Several private schools also serve the city:
- Saint Augustine High School, Catholic school, 9th–12th
- Laredo Christian Academy, Assemblies of God, Grades PK–12th
- United Day School, PK–8th
- Mary Help of Christians School, Catholic school, PK–8th
- Blessed Sacrament School, Catholic school, PK–7th
- Our Lady of Guadalupe School, Catholic school, PK–6th
- St. Peter Memorial School, Catholic school, PK–6th
- Saint Augustine School, Catholic school, now elementary and middle, PK–8th, established 1928, enrollment 485 (2008)

The city also has several charter schools, including:
- Gateway Academy K–12

===Colleges and universities===
Laredo is home to three higher education institutions Laredo College (LC), Texas A&M International University (TAMIU), and the University of Texas Education and Research Center at Laredo (UT Center at Laredo).
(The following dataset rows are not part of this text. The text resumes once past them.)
==> ./run.sh <==
#!/bin/bash
# OpenROAD 26Q1-2900-gdf79404cd8, Yosys 0.63+post, stock flow scripts
make -C /OpenROAD-flow-scripts/flow DESIGN_CONFIG=/design/flow/config.mk WORK_HOME=/design/flow/orfs finish
==> ./config.mk <==
export PLATFORM = sky130hd
export DESIGN_NAME = segmentDisplay
export DESIGN_NICKNAME = segmentDisplay
export VERILOG_FILES = /design/flow/design.v
export SDC_FILE = /design/flow/constraint.sdc
export NUM_CORES = 4
export LEC_CHECK = 1
export CORE_AREA = 10 10 70 70
export DIE_AREA = 0 0 80 80
==> ./constraint.sdc <==
current_design segmentDisplay

set clk_period 1.3
set clk_io_pct 0.2

create_clock -name clk0 -period $clk_period

set non_clock_inputs [all_inputs -no_clocks]
set_input_delay [expr $clk_period * $clk_io_pct] -clock clk0 $non_clock_inputs
set_output_delay [expr $clk_period * $clk_io_pct] -clock clk0 [all_outputs]
==> ./design.v <==
module segmentDisplay (input [3:0] a, output [6:0] b);
	assign b[0] = (~a[3] & ~a[2] & ~a[1] & a[0]) | (~a[3] & a[2] & ~a[1] & ~a[0]) | (a[3] & ~a[2] & a[1] & a[0]) | (a[3] & a[2] & ~a[1] & a[0]);
	assign b[1] = (~a[3] & a[2] & ~a[1] & a[0]) | (~a[3] & a[2] & a[1] & ~a[0]) | (a[3] & a[1] & a[0]) | (a[3] & a[2] & ~a[0]);
	assign b[6] = (~a[3] & ~a[2] & ~a[1]) | (~a[3] & a[2] & a[1] & a[0]) | (a[3] & a[2] & ~a[1] & ~a[0]);
	assign b[5] = ( (~a[3] & ~a[2]) & ( (~a[1] & a[0]) | a[1] ) ) | (~a[3] & a[2] & a[1] & a[0]) | (a[3] & a[2] & ~a[1] & a[0]);
	assign b[2] = (~a[3] & ~a[2] & a[1] & ~a[0]) | (a[3] & a[2] & ~a[1] & ~a[0]) | (a[3] & a[2] & a[1]);
	assign b[3] = (~a[3] & ~a[2] & ~a[1] & a[0]) | (~a[3] & a[2] & ~a[1] & ~a[0]) | (a[3] & ~a[2] & a[1] & ~a[0]) | (a[2] & a[1] & a[0]);
	assign b[4] = (~a[3] & ~a[2] & a[0]) | (~a[3] & a[2] & ~a[1]) | (~a[3] & a[2] & a[1] & a[0]) | (a[3] & ~a[2] & ~a[1] & a[0]);
endmodule
==> reports/summary.log <==
INFO  run_status     status=finished, violations left
INFO  run_status     violations=negative setup slack
INFO  routing        dr.first_iter.drc_count=13
INFO  critical_path  path_max_fanout=4
INFO  critical_path  maximum_single_stage_delay_on_the_critical_path=0.20ns
INFO  sta            slew_viol_final=0
INFO  global_routing grt_start_max_net_pins=8
INFO  routing        route.detailed.vias_per_inst=3.173
INFO  yosys          synthDominantCellAreaShare=13.95%
INFO  yosys          post_synth_instance_area=215.2squm
INFO  layout         n_sequential_cell=0
INFO  critical_path  required=1.04ns
INFO  yosys          ys_cells=33
INFO  power          internal-power=0.07888mW
INFO  sta            unrepaired_setup_endpoints_after_global_routing=true
INFO  critical_path  setup.worst_path.start_class=input pin
INFO  yosys          ys_sh_simple=38.37%
INFO  floorplan      top_level_ports=11
INFO  critical_path  setup.worst_path.end_class=output port
INFO  critical_path  worst_setup_path_startpoint=a[2]
INFO  global_routing first_pass_grt_wire_length=1.469mm
INFO  floorplan      placementRows=21
INFO  placed_design  placed_area=420.4squm
INFO  yosys          ys.warnings.count=0
INFO  layout         post-route-util=13.30%
INFO  floorplan      die_y=80um
INFO  placed_design  gp_routability_congestion=0.5965
INFO  routing        ant_nets=0
INFO  yosys          synthAoiAreaFrac=40.12%
INFO  sta            final.hold.worst_slack=0.8775ns
INFO  floorplan      placeableCoreArea=0.003416sqmm
INFO  floorplan      initial_core_util=6.300%
INFO  sta            tightestPinTransition=0.1563ns
INFO  floorplan      chip_area=0.006400sqmm
INFO  min_path       hold_class=in2out
INFO  sta            setup_ws=-0.02333ns
INFO  yosys          synth.cellmix.xorXnorShare=4.070%
INFO  routing        wirelength=867um
INFO  critical_path  crit_chain=buf_8 -> and2b_2 -> buf_6 -> o21ba_4 -> o21ai_2 -> buf_2
INFO  layout         storage_cell_area=0squm
INFO  critical_path  critical_path_arrival=1.06ns
INFO  layout         finalInstanceArea=454.2squm
INFO  routing        route.antenna.diode_count=0
INFO  yosys          synth_cell_types=20
INFO  layout         nClkBuffers=0
INFO  routing        routed-via-count=311
INFO  run            tool_warning_count=34
INFO  sta            period_minus_slack=1.323ns
INFO  yosys          synthesis.instances=33
INFO  global_routing grt-ovfl-total=0
INFO  global_routing grt_antenna_before_repair=0
INFO  sta            hold_viol_final=0
INFO  sta            setup_violations=1
INFO  layout         layout-area-overhead-vs-synth=111.0%
INFO  run            number_of_max_capacitance_violations_reported=0
INFO  critical_path  critical_path_class=in2out
INFO  routing        routed_wire_length_per_instance=8.847um
INFO  global_routing number_of_global_route_vias_before_repair=308
INFO  power          static_leakage=0.1903nW
INFO  min_path       worstHoldPathCells=4
INFO  floorplan      dieWidth=80um
INFO  yosys          synth.area.top_cells=sky130_fd_sc_hd__o21ai_1, sky130_fd_sc_hd__buf_6, sky130_fd_sc_hd__a21oi_1
INFO  power          pwr-share-clk=0%
INFO  yosys          synth_dominant_cell_count=sky130_fd_sc_hd__o21ai_1
INFO  placed_design  place.port_buffers=11
INFO  yosys          synthTopLogicFamily=AND-OR/OR-AND gates
INFO  yosys          top_cells_by_count=sky130_fd_sc_hd__o21ai_1, sky130_fd_sc_hd__a21oi_1
INFO  yosys          synthAdderAreaFrac=0%
INFO  yosys          mux_area_share=0%
INFO  power          net-switching-power=0.05734mW
INFO  yosys          syn_area_per_cell=6.521squm
INFO  power          combPwrFrac=100.0%
INFO  yosys          total_cell_area_reported_by_yosys_after_synthesis=215.2squm
INFO  routing        detailedRoute.firstPassIterationCount=3
INFO  placed_design  place_ws=-0.7543ns
INFO  power          pwr-share-seq=0%
INFO  routing        drc=0
INFO  layout         final_layout_size_suffix_gt1_share=65.38%
INFO  power          power_density=299.9mW/mm^2
INFO  min_path       hold_start=a[1]
INFO  global_routing grt_usage=2.678%
INFO  power          peak_supply_drop=0.05559mV
INFO  placed_design  dp_hpwl=651.9um
INFO  critical_path  crit_slowest_cell=sky130_fd_sc_hd__and2b_2
INFO  sta            max-slew-margin-rel=89.57%
INFO  sta            fin_crit_sh=101.8%
INFO  yosys          yosysTopAreaCell=sky130_fd_sc_hd__o21ai_1
INFO  sta            fmax=755.7MHz
INFO  power          switching_share=42.09%
INFO  yosys          yosysSeqAreaShare=0%
path summary, 6_finish.rpt:
path,end,slack [ns]
max,b[5],-0.02
min,b[1],0.88
logic make-up (layout without fill, tap and decap cells):
group | after synthesis | in the layout
AOI/OAI and AO/OA | 14 | 14
and+or+nand+nor | 13 | 13
buffers and inverters | 5 | 24
xor gates and xnor gates | 1 | 1
cell usage in the layout (no fill, tap or decap), types with 2 or more instances in the layout:
cell type	count
sky130_fd_sc_hd__buf_8	2
sky130_fd_sc_hd__nand3_1	2
sky130_fd_sc_hd__o21ai_2	2
sky130_fd_sc_hd__a21oi_2	2
sky130_fd_sc_hd__buf_6	4
sky130_fd_sc_hd__o21ai_1	5
sky130_fd_sc_hd__buf_2	7
sky130_fd_sc_hd__buf_4	8
sky130_fd_sc_hd__nand4_1	2
sky130_fd_sc_hd__a21oi_1	2
sky130_fd_sc_hd__inv_1	2
worst max-delay path, delay by kind of cell:
kind	cells	cell delay, ns
AOI/OAI and AO/OA	2	0.28
buffers and inverters	3	0.33
and+or+nand+nor	1	0.20
layer usage:
layer / share of wire (%) / routed length, um / vias to the layer above / GRT usage (%)
met5: 0 / 0 / - / 0
met4: 0 / 0 / 0 / 0
met3: 9.1 / 79 / 0 / 1.136
met2: 45 / 389 / 6 / 4.575
met1: 46 / 398 / 148 / 3.230
li1: - / - / 157 / -
power groups by stage:
| stage | logic [mW] | registers (mW) | clock network (mW) |
|---|---|---|---|
| 6_report | 0.136 | 0 | 0 |
| 4_1_cts | 0.140 | 0 | 0 |
| 5_1_grt | 0.152 | 0 | 0 |
what timing repair did:
item | CTS | global route
setup endpoints to repair | 7 | 6
gates cloned | 1 | 0
hold endpoints to repair | 0 | 0
hold buffers | 0 | 0
pin swaps | 6 | 5
gates resized | 53 | 5
buffers inserted | 2 | 0
through the flow:
step                      std cells  power [mW]  TNS (ns)
final                            98      0.1362  -0.02333
after global routing             98      0.1516  -0.09416
after CTS                        99      0.1405  -0.02965
after detailed placement         96      0.1309    -4.921
after global placement           96      0.1310    -4.913
after floorplan                  33     0.05481         0
layout make-up:
cell class,count,area (sq um)
inverter,2,7.507
fill,393,2962
tap,46,57.56
timing repair buffer,22,175.2
multi-input combinational,28,214.0
Power and IR drop assume default switching activity.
Laredo College is a two-campus institution which offers two-year Associate's degrees. The main campus, Laredo College Fort McIntosh Campus, is at the western end of downtown Laredo near the Rio Grande, on the site of the former Fort McIntosh. This fort played a major role in the development of Laredo, as it protected the community from Indian raids in its early history. Several of the old buildings at the fort were converted into classrooms, but after renovation programs nearly all of the campus structures are now modern. The smaller, newer second campus, Laredo College South Campus, is in south Laredo along U. S. Route 83.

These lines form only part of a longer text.